- [Instructions to follow]:
Each line in the data holding "full" should be listed.

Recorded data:
━━━━━━━━━━━━━━━━━━━━━━━━━━━━━━
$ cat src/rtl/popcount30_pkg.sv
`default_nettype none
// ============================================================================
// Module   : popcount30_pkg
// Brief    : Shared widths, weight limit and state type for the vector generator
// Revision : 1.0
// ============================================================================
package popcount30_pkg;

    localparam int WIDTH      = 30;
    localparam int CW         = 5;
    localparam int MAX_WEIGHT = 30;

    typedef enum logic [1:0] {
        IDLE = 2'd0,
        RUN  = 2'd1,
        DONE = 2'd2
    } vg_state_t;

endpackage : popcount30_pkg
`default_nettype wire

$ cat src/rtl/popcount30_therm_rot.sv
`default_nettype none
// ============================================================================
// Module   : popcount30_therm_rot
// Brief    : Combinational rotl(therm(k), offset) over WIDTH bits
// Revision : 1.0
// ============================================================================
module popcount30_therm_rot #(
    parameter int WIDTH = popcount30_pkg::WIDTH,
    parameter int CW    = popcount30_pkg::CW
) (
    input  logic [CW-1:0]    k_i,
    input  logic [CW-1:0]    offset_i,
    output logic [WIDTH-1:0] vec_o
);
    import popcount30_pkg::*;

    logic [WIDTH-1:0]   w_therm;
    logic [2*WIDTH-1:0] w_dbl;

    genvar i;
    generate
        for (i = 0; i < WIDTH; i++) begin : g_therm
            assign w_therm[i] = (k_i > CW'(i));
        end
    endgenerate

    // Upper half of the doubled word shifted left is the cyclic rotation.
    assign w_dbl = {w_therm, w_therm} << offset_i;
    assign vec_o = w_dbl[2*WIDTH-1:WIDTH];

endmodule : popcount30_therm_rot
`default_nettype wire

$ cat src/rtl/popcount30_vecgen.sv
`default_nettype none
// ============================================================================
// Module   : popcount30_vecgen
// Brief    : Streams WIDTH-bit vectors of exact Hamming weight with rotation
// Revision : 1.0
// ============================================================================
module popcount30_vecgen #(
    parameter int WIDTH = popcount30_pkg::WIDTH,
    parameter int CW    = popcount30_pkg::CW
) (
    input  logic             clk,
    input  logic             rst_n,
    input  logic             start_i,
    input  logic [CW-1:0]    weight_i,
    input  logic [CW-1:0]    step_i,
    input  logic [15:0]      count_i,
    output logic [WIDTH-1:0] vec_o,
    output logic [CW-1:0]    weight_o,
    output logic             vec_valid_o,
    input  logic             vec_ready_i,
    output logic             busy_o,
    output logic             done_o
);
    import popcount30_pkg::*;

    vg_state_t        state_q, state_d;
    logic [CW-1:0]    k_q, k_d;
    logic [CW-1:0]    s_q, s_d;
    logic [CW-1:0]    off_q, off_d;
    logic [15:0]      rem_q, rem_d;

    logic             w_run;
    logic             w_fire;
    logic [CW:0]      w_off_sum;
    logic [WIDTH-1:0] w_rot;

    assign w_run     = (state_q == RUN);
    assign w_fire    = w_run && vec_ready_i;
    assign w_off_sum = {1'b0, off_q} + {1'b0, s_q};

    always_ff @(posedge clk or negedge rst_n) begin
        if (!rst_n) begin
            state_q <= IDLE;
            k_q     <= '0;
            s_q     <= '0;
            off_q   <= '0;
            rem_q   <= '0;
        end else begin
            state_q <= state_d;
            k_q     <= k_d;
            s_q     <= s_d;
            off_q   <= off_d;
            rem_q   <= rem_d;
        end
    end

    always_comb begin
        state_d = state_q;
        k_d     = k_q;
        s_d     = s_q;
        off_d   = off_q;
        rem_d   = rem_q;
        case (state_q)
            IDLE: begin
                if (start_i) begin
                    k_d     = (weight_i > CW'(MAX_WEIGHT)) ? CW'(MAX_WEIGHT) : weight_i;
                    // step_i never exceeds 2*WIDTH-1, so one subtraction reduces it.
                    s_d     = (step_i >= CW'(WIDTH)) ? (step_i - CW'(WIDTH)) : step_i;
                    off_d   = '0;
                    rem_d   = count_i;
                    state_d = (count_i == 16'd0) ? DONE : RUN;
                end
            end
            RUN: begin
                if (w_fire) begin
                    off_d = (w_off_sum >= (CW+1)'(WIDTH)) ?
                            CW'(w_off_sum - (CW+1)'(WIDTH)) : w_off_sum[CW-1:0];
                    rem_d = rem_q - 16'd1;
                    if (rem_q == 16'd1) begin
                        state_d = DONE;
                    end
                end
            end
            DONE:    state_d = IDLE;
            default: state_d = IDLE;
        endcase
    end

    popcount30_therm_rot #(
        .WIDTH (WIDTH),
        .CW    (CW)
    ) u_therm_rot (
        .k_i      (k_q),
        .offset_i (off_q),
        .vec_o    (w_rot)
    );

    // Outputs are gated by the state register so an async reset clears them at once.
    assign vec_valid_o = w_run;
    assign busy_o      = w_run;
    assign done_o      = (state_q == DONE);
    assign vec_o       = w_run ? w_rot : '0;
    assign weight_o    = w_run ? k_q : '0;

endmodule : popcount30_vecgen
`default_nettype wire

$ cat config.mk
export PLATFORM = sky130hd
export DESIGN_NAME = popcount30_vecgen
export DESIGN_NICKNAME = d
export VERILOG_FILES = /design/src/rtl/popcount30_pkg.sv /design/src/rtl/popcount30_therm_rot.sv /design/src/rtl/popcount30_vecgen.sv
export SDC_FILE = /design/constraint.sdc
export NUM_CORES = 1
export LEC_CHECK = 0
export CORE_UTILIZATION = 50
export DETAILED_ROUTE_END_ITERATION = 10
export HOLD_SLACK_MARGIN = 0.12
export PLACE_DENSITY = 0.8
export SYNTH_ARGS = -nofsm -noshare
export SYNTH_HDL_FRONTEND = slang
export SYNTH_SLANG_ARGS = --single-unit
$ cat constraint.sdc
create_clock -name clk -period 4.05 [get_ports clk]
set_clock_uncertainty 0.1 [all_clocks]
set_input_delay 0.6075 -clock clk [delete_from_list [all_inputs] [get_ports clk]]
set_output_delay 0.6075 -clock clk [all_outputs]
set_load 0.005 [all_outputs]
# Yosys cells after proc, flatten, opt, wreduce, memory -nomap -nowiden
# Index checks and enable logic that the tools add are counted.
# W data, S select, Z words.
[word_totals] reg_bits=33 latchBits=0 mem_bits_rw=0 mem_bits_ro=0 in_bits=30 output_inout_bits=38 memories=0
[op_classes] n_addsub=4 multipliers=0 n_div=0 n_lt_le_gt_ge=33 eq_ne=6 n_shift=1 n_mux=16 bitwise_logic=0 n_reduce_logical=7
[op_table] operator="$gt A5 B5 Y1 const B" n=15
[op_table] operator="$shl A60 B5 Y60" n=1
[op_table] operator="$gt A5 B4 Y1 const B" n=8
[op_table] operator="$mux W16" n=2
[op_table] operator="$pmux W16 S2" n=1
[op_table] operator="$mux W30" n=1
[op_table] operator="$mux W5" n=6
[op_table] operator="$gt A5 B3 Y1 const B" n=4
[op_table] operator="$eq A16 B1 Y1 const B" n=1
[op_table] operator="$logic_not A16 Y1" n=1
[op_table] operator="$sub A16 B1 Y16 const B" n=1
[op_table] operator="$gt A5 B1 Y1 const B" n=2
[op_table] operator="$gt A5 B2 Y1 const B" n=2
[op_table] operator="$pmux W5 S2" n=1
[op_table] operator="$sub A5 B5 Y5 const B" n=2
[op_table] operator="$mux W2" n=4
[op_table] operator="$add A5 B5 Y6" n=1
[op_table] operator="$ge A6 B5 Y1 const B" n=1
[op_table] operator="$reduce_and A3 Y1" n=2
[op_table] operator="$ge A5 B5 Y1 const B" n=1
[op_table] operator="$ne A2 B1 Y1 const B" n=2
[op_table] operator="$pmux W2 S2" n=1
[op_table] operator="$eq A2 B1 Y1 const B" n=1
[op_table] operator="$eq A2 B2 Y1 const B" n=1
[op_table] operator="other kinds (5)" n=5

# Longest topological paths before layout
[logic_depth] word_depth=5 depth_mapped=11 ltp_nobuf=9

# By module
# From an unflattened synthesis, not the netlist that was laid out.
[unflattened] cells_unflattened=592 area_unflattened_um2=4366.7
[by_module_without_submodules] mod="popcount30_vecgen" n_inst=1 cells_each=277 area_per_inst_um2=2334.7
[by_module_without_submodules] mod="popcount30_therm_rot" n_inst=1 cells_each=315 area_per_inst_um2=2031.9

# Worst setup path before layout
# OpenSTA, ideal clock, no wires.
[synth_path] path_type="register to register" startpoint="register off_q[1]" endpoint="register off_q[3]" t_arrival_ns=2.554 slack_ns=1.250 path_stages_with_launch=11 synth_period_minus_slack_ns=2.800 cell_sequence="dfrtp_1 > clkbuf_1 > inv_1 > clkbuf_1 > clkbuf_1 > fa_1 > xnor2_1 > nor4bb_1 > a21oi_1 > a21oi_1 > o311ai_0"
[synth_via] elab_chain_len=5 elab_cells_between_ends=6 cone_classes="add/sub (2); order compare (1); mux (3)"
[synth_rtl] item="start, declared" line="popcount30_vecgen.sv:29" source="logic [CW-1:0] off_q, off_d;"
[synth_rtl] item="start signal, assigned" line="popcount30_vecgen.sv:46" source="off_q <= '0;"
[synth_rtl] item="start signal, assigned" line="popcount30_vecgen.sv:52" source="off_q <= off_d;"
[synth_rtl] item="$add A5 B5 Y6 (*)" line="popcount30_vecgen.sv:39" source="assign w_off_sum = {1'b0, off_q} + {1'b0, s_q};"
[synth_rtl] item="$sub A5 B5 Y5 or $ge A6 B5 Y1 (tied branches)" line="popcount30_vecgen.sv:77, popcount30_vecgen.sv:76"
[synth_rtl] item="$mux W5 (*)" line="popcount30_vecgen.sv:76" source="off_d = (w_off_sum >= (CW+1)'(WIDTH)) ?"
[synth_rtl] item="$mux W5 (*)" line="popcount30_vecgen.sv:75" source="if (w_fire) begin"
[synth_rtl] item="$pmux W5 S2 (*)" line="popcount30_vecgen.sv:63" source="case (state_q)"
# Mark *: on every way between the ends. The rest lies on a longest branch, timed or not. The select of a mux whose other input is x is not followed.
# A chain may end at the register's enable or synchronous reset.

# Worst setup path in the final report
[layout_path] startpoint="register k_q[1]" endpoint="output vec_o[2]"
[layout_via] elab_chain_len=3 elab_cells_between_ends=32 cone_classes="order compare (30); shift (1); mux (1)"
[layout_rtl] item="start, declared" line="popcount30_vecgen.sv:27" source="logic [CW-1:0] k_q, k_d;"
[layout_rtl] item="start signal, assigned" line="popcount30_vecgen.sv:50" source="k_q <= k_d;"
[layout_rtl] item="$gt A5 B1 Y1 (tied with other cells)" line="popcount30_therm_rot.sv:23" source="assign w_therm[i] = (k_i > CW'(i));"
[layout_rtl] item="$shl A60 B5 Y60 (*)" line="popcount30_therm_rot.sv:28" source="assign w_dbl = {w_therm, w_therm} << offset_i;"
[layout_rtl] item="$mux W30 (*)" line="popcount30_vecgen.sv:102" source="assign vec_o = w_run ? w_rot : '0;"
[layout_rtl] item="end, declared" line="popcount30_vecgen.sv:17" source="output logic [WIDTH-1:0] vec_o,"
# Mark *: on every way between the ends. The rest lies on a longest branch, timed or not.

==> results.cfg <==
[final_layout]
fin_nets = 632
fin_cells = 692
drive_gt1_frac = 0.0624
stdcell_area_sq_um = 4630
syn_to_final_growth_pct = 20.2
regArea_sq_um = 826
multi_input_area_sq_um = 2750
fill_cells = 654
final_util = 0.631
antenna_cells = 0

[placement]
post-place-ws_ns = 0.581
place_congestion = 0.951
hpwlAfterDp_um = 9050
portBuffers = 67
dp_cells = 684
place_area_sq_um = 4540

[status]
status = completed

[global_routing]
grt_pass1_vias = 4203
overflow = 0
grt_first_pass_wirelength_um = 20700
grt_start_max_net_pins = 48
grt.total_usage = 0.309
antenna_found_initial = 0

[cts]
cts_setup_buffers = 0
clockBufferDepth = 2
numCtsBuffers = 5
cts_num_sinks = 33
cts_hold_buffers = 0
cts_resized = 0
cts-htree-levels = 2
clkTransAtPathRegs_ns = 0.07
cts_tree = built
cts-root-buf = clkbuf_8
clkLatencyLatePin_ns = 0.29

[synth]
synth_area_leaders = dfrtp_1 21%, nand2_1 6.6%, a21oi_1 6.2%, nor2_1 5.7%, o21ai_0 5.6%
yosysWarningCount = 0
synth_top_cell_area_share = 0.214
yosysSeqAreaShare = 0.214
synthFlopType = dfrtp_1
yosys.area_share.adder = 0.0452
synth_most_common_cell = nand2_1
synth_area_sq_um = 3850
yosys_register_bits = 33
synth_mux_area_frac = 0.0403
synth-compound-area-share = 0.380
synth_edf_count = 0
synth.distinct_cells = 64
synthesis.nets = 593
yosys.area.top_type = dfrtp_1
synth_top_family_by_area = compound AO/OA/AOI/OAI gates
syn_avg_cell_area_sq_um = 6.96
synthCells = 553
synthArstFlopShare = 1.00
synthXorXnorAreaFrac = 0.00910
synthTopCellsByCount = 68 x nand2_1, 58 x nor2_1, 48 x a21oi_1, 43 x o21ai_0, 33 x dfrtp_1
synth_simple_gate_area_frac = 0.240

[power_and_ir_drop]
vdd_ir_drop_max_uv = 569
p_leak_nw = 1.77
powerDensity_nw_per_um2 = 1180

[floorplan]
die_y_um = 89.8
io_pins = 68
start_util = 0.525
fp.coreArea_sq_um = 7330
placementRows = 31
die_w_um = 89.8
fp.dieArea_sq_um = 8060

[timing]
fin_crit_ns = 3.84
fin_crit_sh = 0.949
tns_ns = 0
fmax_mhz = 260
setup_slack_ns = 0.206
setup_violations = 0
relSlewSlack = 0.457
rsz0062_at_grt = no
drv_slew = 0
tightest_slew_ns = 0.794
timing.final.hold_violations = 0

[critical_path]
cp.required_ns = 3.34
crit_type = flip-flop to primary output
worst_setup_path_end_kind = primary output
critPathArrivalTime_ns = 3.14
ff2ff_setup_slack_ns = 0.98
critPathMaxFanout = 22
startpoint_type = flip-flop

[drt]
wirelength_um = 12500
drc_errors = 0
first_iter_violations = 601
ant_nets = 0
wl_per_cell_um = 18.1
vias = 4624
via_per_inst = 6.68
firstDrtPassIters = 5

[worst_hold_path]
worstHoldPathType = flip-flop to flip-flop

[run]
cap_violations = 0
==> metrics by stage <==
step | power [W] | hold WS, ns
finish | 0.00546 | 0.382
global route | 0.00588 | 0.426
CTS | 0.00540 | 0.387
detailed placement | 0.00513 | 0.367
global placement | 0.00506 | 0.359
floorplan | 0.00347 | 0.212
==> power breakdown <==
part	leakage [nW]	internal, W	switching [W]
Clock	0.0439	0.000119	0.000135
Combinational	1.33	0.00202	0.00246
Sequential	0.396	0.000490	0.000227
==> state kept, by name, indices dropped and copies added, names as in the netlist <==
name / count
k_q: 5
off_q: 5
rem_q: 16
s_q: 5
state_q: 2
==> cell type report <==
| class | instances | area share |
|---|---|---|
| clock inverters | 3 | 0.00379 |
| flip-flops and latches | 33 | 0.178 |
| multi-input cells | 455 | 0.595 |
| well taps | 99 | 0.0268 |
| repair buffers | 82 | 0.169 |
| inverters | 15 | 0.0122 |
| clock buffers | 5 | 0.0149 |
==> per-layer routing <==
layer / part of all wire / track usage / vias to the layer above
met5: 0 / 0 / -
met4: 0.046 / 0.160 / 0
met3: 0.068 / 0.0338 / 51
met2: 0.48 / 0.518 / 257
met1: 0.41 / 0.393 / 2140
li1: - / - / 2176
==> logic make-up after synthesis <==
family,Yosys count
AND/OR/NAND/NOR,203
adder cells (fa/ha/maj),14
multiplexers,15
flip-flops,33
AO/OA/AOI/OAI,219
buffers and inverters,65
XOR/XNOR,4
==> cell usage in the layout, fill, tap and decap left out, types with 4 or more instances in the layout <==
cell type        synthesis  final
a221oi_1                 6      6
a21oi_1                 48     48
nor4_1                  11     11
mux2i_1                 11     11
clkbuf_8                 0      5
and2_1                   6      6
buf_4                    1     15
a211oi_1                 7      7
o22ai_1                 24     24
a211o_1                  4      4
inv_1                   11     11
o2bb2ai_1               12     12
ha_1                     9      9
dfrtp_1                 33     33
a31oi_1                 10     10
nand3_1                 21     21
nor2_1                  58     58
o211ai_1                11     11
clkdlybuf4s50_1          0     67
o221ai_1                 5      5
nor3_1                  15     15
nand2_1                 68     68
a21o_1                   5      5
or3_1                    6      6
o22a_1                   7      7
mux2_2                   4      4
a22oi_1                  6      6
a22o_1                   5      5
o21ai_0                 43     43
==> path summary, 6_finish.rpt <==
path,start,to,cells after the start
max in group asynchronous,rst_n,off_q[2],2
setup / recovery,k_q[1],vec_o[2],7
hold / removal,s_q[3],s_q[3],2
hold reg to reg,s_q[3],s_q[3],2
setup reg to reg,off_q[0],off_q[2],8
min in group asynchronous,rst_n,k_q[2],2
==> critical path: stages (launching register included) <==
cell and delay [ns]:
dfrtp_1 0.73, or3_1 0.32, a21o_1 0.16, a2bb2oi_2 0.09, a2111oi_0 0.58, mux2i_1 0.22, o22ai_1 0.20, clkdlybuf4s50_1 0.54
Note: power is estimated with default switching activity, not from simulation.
━━━━━━━━━━━━━━━━━━━━━━━━━━━━━━
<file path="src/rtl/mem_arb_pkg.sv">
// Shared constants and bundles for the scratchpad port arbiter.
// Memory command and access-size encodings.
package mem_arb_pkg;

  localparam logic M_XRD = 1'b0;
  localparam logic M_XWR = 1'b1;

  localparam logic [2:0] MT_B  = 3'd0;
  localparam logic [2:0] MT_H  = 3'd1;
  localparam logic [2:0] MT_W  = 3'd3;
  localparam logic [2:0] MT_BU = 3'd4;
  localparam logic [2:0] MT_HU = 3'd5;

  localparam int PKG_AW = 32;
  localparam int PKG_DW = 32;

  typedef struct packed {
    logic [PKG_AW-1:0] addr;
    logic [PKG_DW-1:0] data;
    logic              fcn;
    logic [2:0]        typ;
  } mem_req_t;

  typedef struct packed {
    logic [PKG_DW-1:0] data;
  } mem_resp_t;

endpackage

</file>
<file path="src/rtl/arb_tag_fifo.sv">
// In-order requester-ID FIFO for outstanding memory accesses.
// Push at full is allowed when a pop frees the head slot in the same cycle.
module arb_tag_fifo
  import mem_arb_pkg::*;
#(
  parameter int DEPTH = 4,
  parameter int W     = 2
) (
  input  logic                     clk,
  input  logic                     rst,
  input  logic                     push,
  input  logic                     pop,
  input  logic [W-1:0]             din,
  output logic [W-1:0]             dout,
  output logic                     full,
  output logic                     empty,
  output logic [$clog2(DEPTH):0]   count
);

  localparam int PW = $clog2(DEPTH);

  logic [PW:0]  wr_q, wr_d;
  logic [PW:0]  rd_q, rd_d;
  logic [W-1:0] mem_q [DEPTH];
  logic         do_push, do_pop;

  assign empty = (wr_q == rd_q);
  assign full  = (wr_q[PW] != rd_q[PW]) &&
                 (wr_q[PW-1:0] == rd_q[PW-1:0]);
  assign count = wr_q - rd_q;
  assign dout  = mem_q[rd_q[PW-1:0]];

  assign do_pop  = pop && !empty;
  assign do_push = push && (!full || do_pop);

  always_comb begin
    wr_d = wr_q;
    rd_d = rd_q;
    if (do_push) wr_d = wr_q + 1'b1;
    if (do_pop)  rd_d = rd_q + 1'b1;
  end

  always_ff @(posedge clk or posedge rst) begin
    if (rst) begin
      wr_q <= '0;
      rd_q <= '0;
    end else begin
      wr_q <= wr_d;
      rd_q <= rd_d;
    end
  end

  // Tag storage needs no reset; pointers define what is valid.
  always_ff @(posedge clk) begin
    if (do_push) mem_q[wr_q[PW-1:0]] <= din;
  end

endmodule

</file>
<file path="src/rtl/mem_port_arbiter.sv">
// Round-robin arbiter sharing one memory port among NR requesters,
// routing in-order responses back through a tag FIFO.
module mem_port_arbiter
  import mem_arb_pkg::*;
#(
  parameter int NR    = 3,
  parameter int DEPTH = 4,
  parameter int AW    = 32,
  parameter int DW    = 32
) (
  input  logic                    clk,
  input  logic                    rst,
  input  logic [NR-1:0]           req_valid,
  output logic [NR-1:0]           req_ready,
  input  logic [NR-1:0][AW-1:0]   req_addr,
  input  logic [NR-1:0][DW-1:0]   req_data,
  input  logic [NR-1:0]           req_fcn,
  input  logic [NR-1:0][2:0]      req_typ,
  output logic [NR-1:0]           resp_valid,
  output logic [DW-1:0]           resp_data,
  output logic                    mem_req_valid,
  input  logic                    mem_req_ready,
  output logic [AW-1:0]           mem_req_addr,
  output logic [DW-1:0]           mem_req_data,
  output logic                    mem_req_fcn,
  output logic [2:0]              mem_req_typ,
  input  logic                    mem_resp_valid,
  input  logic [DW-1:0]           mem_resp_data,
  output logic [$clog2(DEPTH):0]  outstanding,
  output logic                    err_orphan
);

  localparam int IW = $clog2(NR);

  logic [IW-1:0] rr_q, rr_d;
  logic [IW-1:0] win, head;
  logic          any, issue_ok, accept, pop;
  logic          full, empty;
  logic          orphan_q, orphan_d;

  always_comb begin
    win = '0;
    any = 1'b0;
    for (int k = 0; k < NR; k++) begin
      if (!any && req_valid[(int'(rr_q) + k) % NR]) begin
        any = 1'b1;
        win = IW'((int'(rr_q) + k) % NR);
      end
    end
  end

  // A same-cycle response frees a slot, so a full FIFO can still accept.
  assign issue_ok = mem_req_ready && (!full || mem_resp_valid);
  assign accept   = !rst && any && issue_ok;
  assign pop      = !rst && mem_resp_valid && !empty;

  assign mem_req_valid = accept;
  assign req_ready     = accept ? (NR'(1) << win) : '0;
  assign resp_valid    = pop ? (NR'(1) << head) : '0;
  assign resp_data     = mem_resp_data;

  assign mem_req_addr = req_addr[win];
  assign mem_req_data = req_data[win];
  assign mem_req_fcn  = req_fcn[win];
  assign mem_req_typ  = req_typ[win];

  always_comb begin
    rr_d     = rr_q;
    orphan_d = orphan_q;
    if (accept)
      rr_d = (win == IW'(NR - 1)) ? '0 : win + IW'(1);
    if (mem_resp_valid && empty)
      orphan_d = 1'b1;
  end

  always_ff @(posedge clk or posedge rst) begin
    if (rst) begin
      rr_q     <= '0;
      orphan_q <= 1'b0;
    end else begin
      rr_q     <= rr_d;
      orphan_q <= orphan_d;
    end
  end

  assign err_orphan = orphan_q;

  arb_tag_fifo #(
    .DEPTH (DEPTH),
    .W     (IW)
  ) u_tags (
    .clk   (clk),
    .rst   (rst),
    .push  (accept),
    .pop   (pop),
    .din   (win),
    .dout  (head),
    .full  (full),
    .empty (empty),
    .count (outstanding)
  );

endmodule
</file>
━━━━━━━━━━━━━━━━━━━━━━━━━━━━━━
- [Answer box]:
// Push at full is allowed when a pop frees the head slot in the same cycle.
  output logic                     full,
  assign full  = (wr_q[PW] != rd_q[PW]) &&
  assign do_push = push && (!full || do_pop);
  logic          full, empty;
  // A same-cycle response frees a slot, so a full FIFO can still accept.
  assign issue_ok = mem_req_ready && (!full || mem_resp_valid);
    .full  (full),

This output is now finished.